As visitas de membros de instituições de caridade, que distribuíam refeições no local, salvavam as noites de fome dos “meninos da Candelária”. E foi esse o artifício utilizado pelos assassinos no dia do crime.
“Um grupo passou em um Chevette e nos acordou avisando que voltaria com outras pessoas trazendo comida. Mais de 60 meninos se levantaram e ficaram esperando o alimento da madrugada. Eu, o Gambazinho (um dos mortos) e o Sandro (que voltou aos noticiários ao protagonizar o sequestro do ônibus 174) subimos em uma banca de jornal, onde ficamos consumindo drogas. Foi quando ouvimos os disparos”, relembra.

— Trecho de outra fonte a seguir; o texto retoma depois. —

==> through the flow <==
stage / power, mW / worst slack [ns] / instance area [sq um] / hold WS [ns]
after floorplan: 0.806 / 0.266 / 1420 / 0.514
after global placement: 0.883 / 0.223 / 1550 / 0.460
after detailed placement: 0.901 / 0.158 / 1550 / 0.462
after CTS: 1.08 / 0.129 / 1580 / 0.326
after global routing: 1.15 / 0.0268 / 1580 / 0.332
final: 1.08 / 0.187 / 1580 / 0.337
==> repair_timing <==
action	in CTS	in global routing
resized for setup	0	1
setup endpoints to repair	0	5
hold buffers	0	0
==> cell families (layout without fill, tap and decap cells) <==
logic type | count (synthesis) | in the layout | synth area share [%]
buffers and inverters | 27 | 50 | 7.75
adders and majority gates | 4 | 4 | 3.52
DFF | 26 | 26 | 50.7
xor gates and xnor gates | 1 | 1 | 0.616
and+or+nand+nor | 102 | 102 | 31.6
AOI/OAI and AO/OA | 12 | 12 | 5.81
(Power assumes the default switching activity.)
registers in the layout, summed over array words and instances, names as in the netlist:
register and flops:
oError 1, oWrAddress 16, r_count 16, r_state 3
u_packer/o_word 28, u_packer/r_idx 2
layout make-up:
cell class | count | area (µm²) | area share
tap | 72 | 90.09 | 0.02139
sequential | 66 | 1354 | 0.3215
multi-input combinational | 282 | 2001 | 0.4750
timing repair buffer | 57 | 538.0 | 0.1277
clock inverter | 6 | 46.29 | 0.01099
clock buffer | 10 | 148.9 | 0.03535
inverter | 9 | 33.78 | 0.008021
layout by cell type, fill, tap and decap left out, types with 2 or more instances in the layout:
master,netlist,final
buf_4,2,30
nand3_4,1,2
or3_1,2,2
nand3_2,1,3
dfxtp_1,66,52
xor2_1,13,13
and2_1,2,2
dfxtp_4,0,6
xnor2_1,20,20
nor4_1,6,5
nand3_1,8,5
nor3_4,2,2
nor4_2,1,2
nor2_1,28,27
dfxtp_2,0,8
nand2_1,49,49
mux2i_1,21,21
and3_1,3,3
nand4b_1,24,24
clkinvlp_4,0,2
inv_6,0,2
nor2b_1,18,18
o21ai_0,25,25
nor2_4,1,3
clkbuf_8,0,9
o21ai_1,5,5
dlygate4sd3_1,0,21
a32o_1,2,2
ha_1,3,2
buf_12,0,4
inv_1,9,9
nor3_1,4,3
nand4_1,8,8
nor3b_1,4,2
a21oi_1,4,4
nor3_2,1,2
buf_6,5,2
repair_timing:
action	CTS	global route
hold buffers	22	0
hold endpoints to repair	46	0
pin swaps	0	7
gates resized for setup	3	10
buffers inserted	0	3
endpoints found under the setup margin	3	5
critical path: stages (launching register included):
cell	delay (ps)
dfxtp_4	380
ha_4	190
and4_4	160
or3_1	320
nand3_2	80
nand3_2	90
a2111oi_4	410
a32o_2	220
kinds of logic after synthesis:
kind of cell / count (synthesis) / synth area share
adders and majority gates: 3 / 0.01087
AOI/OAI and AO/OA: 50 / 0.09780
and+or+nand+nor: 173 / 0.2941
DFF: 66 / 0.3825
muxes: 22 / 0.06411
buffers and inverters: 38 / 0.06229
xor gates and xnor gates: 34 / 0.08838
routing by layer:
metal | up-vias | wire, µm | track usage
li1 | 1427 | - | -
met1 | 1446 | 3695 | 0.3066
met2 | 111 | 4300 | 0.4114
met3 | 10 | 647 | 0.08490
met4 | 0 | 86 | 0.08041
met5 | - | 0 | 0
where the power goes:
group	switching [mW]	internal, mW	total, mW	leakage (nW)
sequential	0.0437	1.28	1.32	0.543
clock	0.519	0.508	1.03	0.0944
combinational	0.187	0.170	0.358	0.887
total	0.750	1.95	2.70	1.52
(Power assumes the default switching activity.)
`src/rtl/pe_mac_psum.sv`:
```
// -----------------------------------------------------------------------------
// pe_mac_psum
//   Multiply-accumulate front end of a processing element. One job per start
//   pulse: filt_len+1 signed ifmap/weight pairs are multiplied and summed into
//   a wide accumulator. The formatted result goes to the partial-sum
//   scratchpad as a single psum_wr strobe, followed by a one-cycle done pulse.
//
//   Pipeline: the beat accepted at one edge is multiplied into prod_q. It is
//   added to acc_q at the next edge. So after the last beat one DRAIN cycle
//   folds in the final product before EMIT presents the result.
//
//   Optional feature (compile-time macro):
//     PE_MAC_SATURATE_EN  - when defined, psum_data clamps acc to the signed
//                           DATA_W range. When undefined, psum_data is the
//                           low DATA_W bits of acc, which wraps in two's
//                           complement. FSM and timing are the same either way.
// -----------------------------------------------------------------------------
module pe_mac_psum #(
   parameter int DATA_W = 8,
   parameter int LEN_W  = 4,
   parameter int ACC_W  = 2*DATA_W + LEN_W
) (
   input  logic                     clk,
   input  logic                     rst,
   input  logic                     start,
   input  logic [LEN_W-1:0]         filt_len,
   input  logic                     in_valid,
   output logic                     in_ready,
   input  logic signed [DATA_W-1:0] ifmap,
   input  logic signed [DATA_W-1:0] weight,
   input  logic                     psum_full,
   output logic                     psum_wr,
   output logic [DATA_W-1:0]        psum_data,
   output logic                     busy,
   output logic                     done
);

   localparam int PROD_W = 2*DATA_W;

   typedef enum logic [1:0] {
      S_IDLE  = 2'd0,
      S_RUN   = 2'd1,
      S_DRAIN = 2'd2,
      S_EMIT  = 2'd3
   } state_t;

   state_t                    state_q;
   logic                      done_q;
   logic [LEN_W-1:0]          len_q;
   logic [LEN_W-1:0]          cnt_q,    cnt_d;
   logic signed [PROD_W-1:0]  prod_q,   prod_d;
   logic                      prod_v_q, prod_v_d;
   logic signed [ACC_W-1:0]   acc_q,    acc_d;
   logic signed [ACC_W-1:0]   prod_ext;

   logic job_start;   // start accepted this cycle (only honoured in IDLE)
   logic beat;        // ifmap/weight pair accepted this cycle
   logic last_beat;   // accepted pair is the final one of the job

   // in_ready depends on state only, so it never waits on in_valid.
   assign in_ready  = (state_q == S_RUN);
   assign busy      = (state_q != S_IDLE);
   assign psum_wr   = (state_q == S_EMIT) && !psum_full;
   assign done      = done_q;

   assign job_start = (state_q == S_IDLE) && start;
   assign beat      = in_valid && in_ready;
   assign last_beat = beat && (cnt_q == len_q);

   // Sign-extend the registered product to accumulator width.
   assign prod_ext  = {{(ACC_W-PROD_W){prod_q[PROD_W-1]}}, prod_q};

   // Control FSM: sequencing, job length latch and the registered done pulse.
   always_ff @(posedge clk or posedge rst) begin
      if (rst) begin
         state_q <= S_IDLE;
         len_q   <= '0;
         done_q  <= 1'b0;
      end else begin
         // NOTE: state uses non-blocking assignments, so every always block
         // in this file sees the values from before the edge, whatever
         // order the blocks run in.
         done_q <= 1'b0;
         case (state_q)
            S_IDLE: begin
               if (start) begin
                  len_q   <= filt_len;
                  state_q <= S_RUN;
               end
            end
            S_RUN: begin
               if (last_beat) begin
                  state_q <= S_DRAIN;
               end
            end
            S_DRAIN: begin
               // The final product is added to acc at this edge.
               state_q <= S_EMIT;
            end
            S_EMIT: begin
               if (!psum_full) begin
                  state_q <= S_IDLE;
                  done_q  <= 1'b1;
               end
            end
            default: begin
               state_q <= S_IDLE;
            end
         endcase
      end
   end

   // Datapath next state: beat counter, product register and accumulator.
   always_comb begin
      // NOTE: every signal gets a value before any branch, so no path can
      // leave one unassigned and infer a latch.
      cnt_d    = cnt_q;
      prod_d   = prod_q;
      prod_v_d = beat;
      acc_d    = acc_q;

      if (prod_v_q) begin
         acc_d = acc_q + prod_ext;
      end

      if (beat) begin
         prod_d = PROD_W'(ifmap) * PROD_W'(weight);
         cnt_d  = cnt_q + LEN_W'(1);
      end

      // A new job starts from a clean accumulator and counter.
      if (job_start) begin
         acc_d    = '0;
         cnt_d    = '0;
         prod_v_d = 1'b0;
      end
   end

   // Datapath registers.
   always_ff @(posedge clk or posedge rst) begin
      if (rst) begin
         // NOTE: the datapath registers are reset as well as the control
         // state. An aborted job then leaves no residue, and psum_data
         // reads 0 while reset is held.
         cnt_q    <= '0;
         prod_q   <= '0;
         prod_v_q <= 1'b0;
         acc_q    <= '0;
      end else begin
         cnt_q    <= cnt_d;
         prod_q   <= prod_d;
         prod_v_q <= prod_v_d;
         acc_q    <= acc_d;
      end
   end

`ifdef PE_MAC_SATURATE_EN
   localparam logic signed [ACC_W-1:0] SAT_MAX =
      {{(ACC_W-DATA_W+1){1'b0}}, {(DATA_W-1){1'b1}}};
   localparam logic signed [ACC_W-1:0] SAT_MIN =
      {{(ACC_W-DATA_W+1){1'b1}}, {(DATA_W-1){1'b0}}};

   // Output format: clamp the accumulator to the signed DATA_W range.
   always_comb begin
      if (acc_q > SAT_MAX) begin
         psum_data = SAT_MAX[DATA_W-1:0];
      end else if (acc_q < SAT_MIN) begin
         psum_data = SAT_MIN[DATA_W-1:0];
      end else begin
         psum_data = acc_q[DATA_W-1:0];
      end
   end
`else
   // Output format: keep the low DATA_W bits, which wrap in two's complement.
   always_comb begin
      psum_data = acc_q[DATA_W-1:0];
   end
`endif

endmodule
```
`config.mk`:
```
export PLATFORM = sky130hd
export DESIGN_NAME = pe_mac_psum
export DESIGN_NICKNAME = d
export VERILOG_FILES = /design/src/rtl/pe_mac_psum.sv
export SDC_FILE = /design/constraint.sdc
export NUM_CORES = 1
export LEC_CHECK = 0
export ABC_AREA = 1
export CORE_MARGIN = 10
export CORE_UTILIZATION = 58
export CTS_CLUSTER_DIAMETER = 30
export CTS_CLUSTER_SIZE = 40
export DETAILED_ROUTE_END_ITERATION = 10
export DONT_BUFFER_PORTS = 1
export GPL_TIMING_DRIVEN = 0
export PLACE_DENSITY = 0.72
export RECOVER_POWER = 100
export SLEW_MARGIN = 20
export SYNTH_ARGS = -nofsm -noshare
export SYNTH_HDL_FRONTEND = slang
export SYNTH_SLANG_ARGS = --single-unit
```
`constraint.sdc`:
```
create_clock -name clk -period 1.65 [get_ports clk]
set_input_delay 0.165 -clock clk [delete_from_list [all_inputs] [get_ports clk]]
set_output_delay 0.165 -clock clk [all_outputs]
set_load 0.005 [all_outputs]
```
# Word level (Yosys, flattened, before mapping)
# Index checks and enable logic that the tools add are counted.
# totals
input_bits,25
wordCells,39
out_inout_bits,12
ff_bits,48
# op_classes
n_reduce_logical,11
n_mux,11
n_eq_ne,7
n_mul,1
addsub,2
# ops
op,n
$mux 20,2
$add 20x16->20,1
$mul 8x8->16,1
$mux 4,2
$pmux 2 s4,1
$mux 2,3
$reduce_bool 2->1,3
$add 4x1->4 const B,1
$eq 2x2->1 const B,2
$eq 4x4->1,1
$logic_and 1x1->1,4
$ne 2x2->1 const B,2
$mux 1,3
$reduce_and 3->1,1
$eq 2x1->1 const B,1
$logic_not 2->1,1
$ne 2x1->1 const B,1
$reduce_and 2->1,1
$logic_not 1->1,1

# Longest topological paths before layout
# Gate-level depths: netlist (run 1).
# logic_depth
depth_word,5
ltp_mapped,24

# Worst setup path before layout (run 1)
# No wires, ideal clock.
# synth_timing
path_kind,in2reg
startpoint,input weight[0]
endpoint,register prod_q[7]
cell_stages,22
setup_time_ns,0.118
arrival_time_ns,3.161
path_slack_ns,-1.629
required_ns,1.532
path_cell_list,buf_4 nand2_1 inv_1 ha_1 fa_1 fa_1 inv_1 fa_1 inv_1 ha_1 nand2_1 nand2_1 nor2_1 inv_1 nand2_1 nand2_1 nand2_1 nand2_1 inv_1 nand2_1 nand3_1 nand2_1
# synth_via
elab_chain_cells,1
# synth_lines
element,line_no,text
"start, declared",30,"input logic signed [DATA_W-1:0] weight,"
$mul 8x8->16,127,prod_d = PROD_W'(ifmap) * PROD_W'(weight);
"end signal, assigned",151,prod_q <= prod_d;
"end, declared",51,"logic signed [PROD_W-1:0] prod_q, prod_d;"
# Every way passes these cells.
# A chain may end at the register's enable or synchronous reset.

# Final worst setup path (run 1)
# layout_timing
startpoint,input ifmap[3]
endpoint,register prod_q[7]
# layout_via
elab_chain_cells,1
# layout_lines
element,line_no,text
"start, declared",29,"input logic signed [DATA_W-1:0] ifmap,"
$mul 8x8->16,127,
# Every way passes these cells.

==> flow_summary.json, run 1 <==
{
  "cp-startpoint": "ifmap[3]",
  "syn_to_final_growth_pct": 25.23,
  "vias": 2236,
  "grt_usage": 0.1504,
  "hold_path.class": "input pin to flip-flop",
  "dr.first_iter.drc_count": 118,
  "met1_usage": 0.1757,
  "power.leakage_uw": 0.001803,
  "place_inst": 414,
  "critPathMostFrequentCell": "nand2_1",
  "ys_seq_area_frac": 0.2691,
  "numCtsBuffers": 3,
  "ir_worst_vdd_v": 0.0005968,
  "routabilityCongestion": 0.8279,
  "nets": 460,
  "crit_required_ns": 1.83,
  "clk_latency_ns": 0.28,
  "slew_headroom": 0.3600,
  "die_area_um2": 7569,
  "period_share": 1.807,
  "core_um2": 4354,
  "drive_gt1_frac": 0.2314,
  "wirelength_um": 5850,
  "max_cap_violations": 0,
  "p_int_uw": 2377,
  "switchingPower_uw": 1683,
  "grt_pass1_vias": 2149,
  "dp_hpwl_um": 4169,
  "report.final.slew_viol_count": 0,
  "drc": 0,
  "combPwrFrac": 0.568,
  "cts_sinks": 28,
  "status": "finished with violations",
  "finalCriticalPeriod_ns": 2.981,
  "drt-vias-per-instance": 5.070,
  "ios": 37,
  "synth_top_area_frac": 0.2691,
  "grt_overflow_total": 0,
  "violations": "negative setup slack",
  "worstMarginPinSlew_ns": 0.9542,
  "antenna_cells_inserted": 0,
  "p_seq_frac": 0.298,
  "yosys.area.top_type": "dfrtp_1",
  "end_kind": "flip-flop",
  "yosys_warnings": 0,
  "cp_slowest_cell": "fa_1",
  "n_fill_cell": 319,
  "first_pass_iters": 4,
  "busiest_layer": "met2",
  "port_buffers": 0,
  "dieHeight_um": 87,
  "report.power.total_uw": 4061,
  "whs_ns": 0.01065,
  "finalHoldViolations": 0,
  "cts_root_buffer": "clkbuf_8",
  "htreeDepth": 1,
  "grt_max_degree": 29,
  "synth_area_um2": 2604,
  "rsz0062_at_grt": "yes",
  "syn_nets": 432,
  "final_antenna_net_count": 0,
  "initial_utilization": 0.5980,
  "final-instance-count-excl-fill": 441,
  "avgSynthCellArea_um2": 7.193,
  "post_drt_wl_per_cell_um": 13.27,
  "grt_pass1_wl_um": 9404,
  "clk_pin_slew_ns": 0.10,
  "finalWorstSetupSlack_ns": -1.331,
  "die_w_um": 87,
  "ys_top_cells_by_area": "dfrtp_1 (27%), nand2_1 (18%), ha_1 (15%), inv_1 (11%), fa_1 (10%)",
  "cts_tree": "yes",
  "clock_path_buffers": 2,
  "switching_share": 0.4146,
  "synthCells": 362,
  "fin_worst_skew_ns": 0.001475,
  "antenna_found_initial": 0,
  "min_from": "filt_len[0]",
  "path_max_fanout": 5,
  "synth.distinct_cells": 23,
  "use_met3": 0.03184,
  "max_stage_delay_ns": 0.51,
  "rows": 24,
  "max_freq_ghz": 0.3354,
  "ys_seq_elements": 28,
  "finalSetupViolCount": 6,
  "worstPathCellList": "nand2_8, fa_2, inv_2, fa_1, fa_1, inv_1, fa_1, inv_2, ha_4, nand2_2, nand2_2, nor2_4, inv_2, nand2_2, nand2_1, nand2_1, nand2_1, inv_1, nand2_1, nand3_1, nand2_1",
  "power_density_nw_per_um2": 1245,
  "grtUsageMet2": 0.2658,
  "p_clk_frac": 0.134,
  "r2r-start": "acc_q[0]",
  "worstSetupPathType": "input pin to flip-flop",
  "cp.arrival_ns": 3.16,
  "worstSetupStartpointType": "input pin"
}
## placed cells by master (no fill, tap or decap), types with 4 or more instances in the layout
master,n
xor2_1,4
nand3_1,18
nand2_2,14
ha_4,14
nand2_4,5
nor2_1,11
dlygate4sd3_1,5
dfrtp_1,28
nand2_1,111
buf_6,7
inv_1,63
buf_4,9
ha_1,16
o21ai_0,13
fa_1,10
a21oi_1,5
inv_2,13
## cell families (layout without fill, tap and decap cells)
kind of cell             Yosys count  after routing  synth area share
AND/OR/NAND/NOR                  170            170            0.2691
buffers and inverters             86            113            0.1312
adder cells (fa/ha/maj)           45             45            0.2537
flip-flops                        28             28            0.2691
AO/OA/AOI/OAI                     26             26           0.05334
XOR/XNOR                           7              7           0.02355
## repair_timing
action / 4_1_cts / 5_1_grt
hold buffers: 4 / 1
resized for setup: 32 / 32
endpoints found under the setup margin: 14 / 16
hold endpoints to repair: 4 / 28
setup buffers: 9 / 9
pin swaps: 19 / 23
## power by group through the flow
stage	Combinational, µW	Clock [µW]	Sequential, µW
3_3_place_gp	1640	0	1180
2_1_floorplan	1400	0	1120
6_report	2310	545	1210
3_5_place_dp	1700	0	1190
4_1_cts	1990	546	1190
5_1_grt	2610	574	1250
## layout make-up
type | instances | area (µm²) | area share
Tap cell | 52 | 65.06 | 0.01995
Sequential cell | 28 | 700.7 | 0.2149
Buffer | 3 | 42.54 | 0.01305
Clock buffer | 3 | 41.29 | 0.01266
Timing Repair Buffer | 23 | 209.0 | 0.06408
Clock inverter | 1 | 30.03 | 0.009210
Multi-Input combinational cell | 248 | 1852 | 0.5679
Inverter | 83 | 320.3 | 0.09823
## path summary, 6_finish.rpt
| check | end | slack [ns] | depth (start not counted) |
|---|---|---|---|
| setup / recovery | prod_q[7] | -1.33 | 21 |
| hold / removal | len_q[0] | 0.01 | 2 |
| setup reg to reg | acc_q[6] | -0.09 | 11 |
| hold reg to reg | cnt_q[3] | 0.50 | 1 |
| max in group asynchronous | prod_q[5] | 0.79 | 2 |
| min in group asynchronous | state_q[1] | 0.42 | 2 |
## per-stage QoR
step           area [µm²]  setup WS [ns]  utilization  setup TNS [ns]
2_1_floorplan        2694         -1.499            -          -4.552
3_3_place_gp         2759         -1.728       0.6336          -6.101
3_5_place_dp         2759         -1.762       0.6336          -6.209
4_1_cts              3050         -1.403       0.7006          -4.518
5_1_grt              3261         -1.526       0.7489          -6.107
6_report             3261         -1.331       0.7489          -4.321
## cells in the mapped netlist
cell,count
ha_1,32
xor2_1,4
nand3b_1,1
nand3_1,18
inv_1,79
a32o_1,1
nand2_1,123
nor2_1,14
nor3_1,2
o21ai_0,16
xnor2_1,3
a21oi_1,8
dfrtp_1,28
inv_2,2
nand3_2,1
clkinv_1,2
buf_6,2
nand4_1,1
buf_4,1
a22o_1,1
nor2_2,2
fa_1,13
nand2_2,8
## critical path, delay by kind of cell
kind | cells | cell delay [ns]
buffers and inverters | 5 | 0.26
adders and majority gates | 5 | 2.06
and+or+nand+nor | 11 | 0.66
## routing by layer
metal  up-vias  part of all wire
met5         -                 0
met1      1046              0.42
met2        39              0.52
li1       1146                 -
met3         5             0.053
met4         0            0.0084
## sequential cells by signal (all words and copies together), names as in the netlist
name and flops:
cnt_q 4, acc_q 8, prod_q 8, len_q 4
prod_v_q 1, state_q 2, done 1
(Power assumes the default switching activity.)
==> inputs of run 2 (changes only) <==
- SETUP_SLACK_MARGIN: not set -> 0.5
==> run 2 against run 1 <==
  * The flow still finishes with violations (negative setup slack)
  * Combinational power up 17%
  * Clock power increased by 1%
  * First-iteration DRC count rose by 10%
  * Utilization is 5.0 points higher
  * Global-route usage up 0.94 points
  * Clock skew up 0.0065 ns
  * Die area unchanged
  * Critical endpoint unchanged
  * Largest cell class unchanged
==> flow_summary.json, run 2 (synthesis gave the netlist of run 1 again) <==
{
  "status": "finished with violations",
  "violations": "negative setup slack",
  "drc": 0,
  "die_area_um2": 7569,
  "worstSetupStartpointType": "input pin",
  "finalWorstSetupSlack_ns": -1.400,
  "cp_top_family": "adder cells",
  "ff2ff_setup_slack_ns": -0.27,
  "nets": 464,
  "numCtsBuffers": 3,
  "dp_hpwl_um": 4387,
  "worstMarginPinSlew_ns": 1.112,
  "crit_required_ns": 1.83,
  "final_antenna_net_count": 0,
  "period_share": 1.849,
  "combPwrFrac": 0.599,
  "rsz0062_at_grt": "yes",
  "antenna_cells_inserted": 0,
  "max_freq_ghz": 0.3278,
  "ir_worst_vdd_v": 0.0008892,
  "worstPathCellList": "nand2_2, fa_1, inv_2, ha_4, fa_1, inv_1, fa_1, inv_2, ha_4, nand2_1, nand2_1, nor2_2, inv_1, nand2_1, nand2_1, nand2_1, nand2_1, inv_1, nand2_1, nand3_1, nand2_1",
  "core_um2": 4354,
  "antenna_found_initial": 0,
  "fin_tns_setup_ns": -5.839,
  "finalHoldViolations": 0,
  "final_util": 0.7989,
  "p_seq_frac": 0.279,
  "critPathMostFrequentCell": "nand2_1",
  "cp_slowest_cell": "fa_1",
  "path_max_fanout": 4,
  "port_buffers": 0,
  "worstSetupPathType": "input pin to flip-flop",
  "grt_overflow_total": 0,
  "p_clk_frac": 0.122,
  "max_cap_violations": 0,
  "clk_latency_ns": 0.28,
  "p_int_uw": 2532,
  "grt_usage": 0.1598,
  "first_pass_iters": 4,
  "cp.arrival_ns": 3.24,
  "top_regs": "acc_q: 8 flops, prod_q: 8 flops",
  "multi_input_area_um2": 2012,
  "htreeDepth": 1,
  "dieHeight_um": 87,
  "rows": 24,
  "dr.first_iter.drc_count": 130,
  "max_stage_delay_ns": 0.58,
  "slew_headroom": 0.2578,
  "fin_worst_skew_ns": 0.007928,
  "grt_pass1_wl_um": 10060,
  "grt_max_degree": 29,
  "die_w_um": 87,
  "vias": 2343,
  "syn_to_final_growth_pct": 33.59,
  "report.final.slew_viol_count": 0,
  "power_density_nw_per_um2": 1297,
  "cts_root_buffer": "clkbuf_8",
  "drive_gt1_frac": 0.3333,
  "finalCriticalPeriod_ns": 3.050,
  "finalSetupViolCount": 17,
  "switchingPower_uw": 1978,
  "hold_path.class": "input pin to flip-flop",
  "clk_pin_slew_ns": 0.10,
  "clock_path_buffers": 2,
  "drt-vias-per-instance": 5.265,
  "seqCellArea_um2": 701.9,
  "whs_ns": 0.02040,
  "cts_sinks": 28,
  "mostFrequentLayoutCell": "nand2_1",
  "grt_pass1_vias": 2283,
  "dp_slack_ns": -1.776,
  "initial_utilization": 0.5980,
  "wirelength_um": 6556,
  "power.leakage_uw": 0.001844,
  "cts_tree": "yes",
  "routabilityCongestion": 0.8490,
  "worst-path-buf-inv": 5,
  "n_fill_cell": 289,
  "ios": 37,
  "post_drt_wl_per_cell_um": 14.73,
  "final_cell_mix": "nand2_1 (101), inv_1 (56), dfrtp_1 (27)",
  "switching_share": 0.4386,
  "end_kind": "flip-flop"
}
==> run 2: changes by cell type in the layout (fill, tap and decap cells not counted), moves of 3 or more <==
| cell | delta |
|---|---|
| nand2_2 | +11 |
| o21ai_1 | +7 |
| nor2_1 | -3 |
| nand3_1 | -3 |
| ha_4 | +6 |
| ha_1 | -5 |
| buf_4 | +3 |
| nand2_1 | -10 |
| o21ai_2 | +6 |
| inv_1 | -7 |
| inv_2 | +7 |
| o21ai_0 | -13 |
==> run 2: power groups by stage <==
stage / clock network (µW) / registers [µW] / logic, µW
finish: 551 / 1260 / 2700
global route: 583 / 1290 / 3030
CTS: 555 / 1240 / 2230
detailed placement: 0 / 1250 / 1970
global placement: 0 / 1250 / 1890
floorplan: 0 / 1180 / 1610
==> run 2: final cells by class <==
cell class,instances,area share
buffer,3,0.01331
clock buffer,3,0.01187
sequential,28,0.2018
inverter,83,0.09604
timing repair buffer,27,0.07122
multi-input combinational,248,0.5784
tap,52,0.01871
clock inverter,1,0.008633
==> run 2: worst paths after layout <==
path | depth (start not counted) | to | start
max | 21 | prod_q[7] | weight[4]
min in group asynchronous | 2 | done | rst
max in group asynchronous | 2 | state_q[0] | rst
max reg2reg | 7 | acc_q[4] | state_q[1]
min reg2reg | 2 | len_q[2] | len_q[2]
min | 2 | len_q[3] | filt_len[3]
==> run 2: through the flow <==
stage,instances,total power (µW),area (µm²)
floorplan,362,2786,2854
global placement,414,3133,2919
detailed placement,414,3221,2919
CTS,428,4028,3202
global route,445,4910,3478
finish,445,4510,3478
==> run 2: what timing repair did <==
action / 4_1_cts / 5_1_grt
gates resized for setup: 40 / 71
pin swaps: 17 / 38
endpoints found under the hold margin: 3 / 29
setup endpoints to repair: 29 / 30
gates cloned: 1 / 0
buffers inserted: 6 / 15
hold buffers: 3 / 2
==> run 2: layer usage <==
layer	part of all wire	GRT usage
met1	0.43	0.2050
met2	0.52	0.2738
met3	0.036	0.03558
met4	0.012	0.01767
met5	0	0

Aos 14 anos de idade e com a ‘malandragem’ que os oito anos como morador de rua lhe deu, Di Menor, baleado no braço e na perna, correu em direção ao 1º Distrito Naval, na Praça Mauá, onde recebeu voz de prisão dos marinheiros. Os militares pensaram que ele era um assaltante, o que acabou salvando sua vida. Já Gambazinho não teve a mesma sorte: correu em direção aos criminosos e acabou sendo executado na Avenida Presidente Vargas.
“Sobrevivi porque recebi todo o suporte da Marinha, inclusive fui medicado no hospital da corporação. Se tivesse ido para qualquer outra unidade, estaria entre os mortos”, contou.

No mês em que a Chacina da Candelária completa sua maioridade, o agora pastor José Rodrigo volta ao local do crime. Daquela data simbólica até hoje, ele passou por um projeto educacional da Federação das Indústrias do Estado do Rio (Firjan), onde completou os estudos. Aos 20 anos, formou-se bacharel em Teologia e está cursando Psicanálise. É capelão prisional e mediador de conflitos. Além disso, realiza um trabalho de recuperação de usuários de crack e ressocialização de jovens envolvidos com o tráfico nos complexos de Manguinhos e do Alemão, na Zona Norte do Rio, o mesmo projeto que trouxe para São Gonçalo há quatro meses.
“Sou um testemunho vivo e quero que as pessoas entendam que onde há paz não há guerra. Essa é a mensagem que tento levar: não seja mais um nome na cruz da Candelária. Sempre me emociono quando falo isso, pois meu nome também poderia estar ali”, finalizou apontando para a cruz com os nomes das oito vítimas da chacina no jardim em frente à igreja.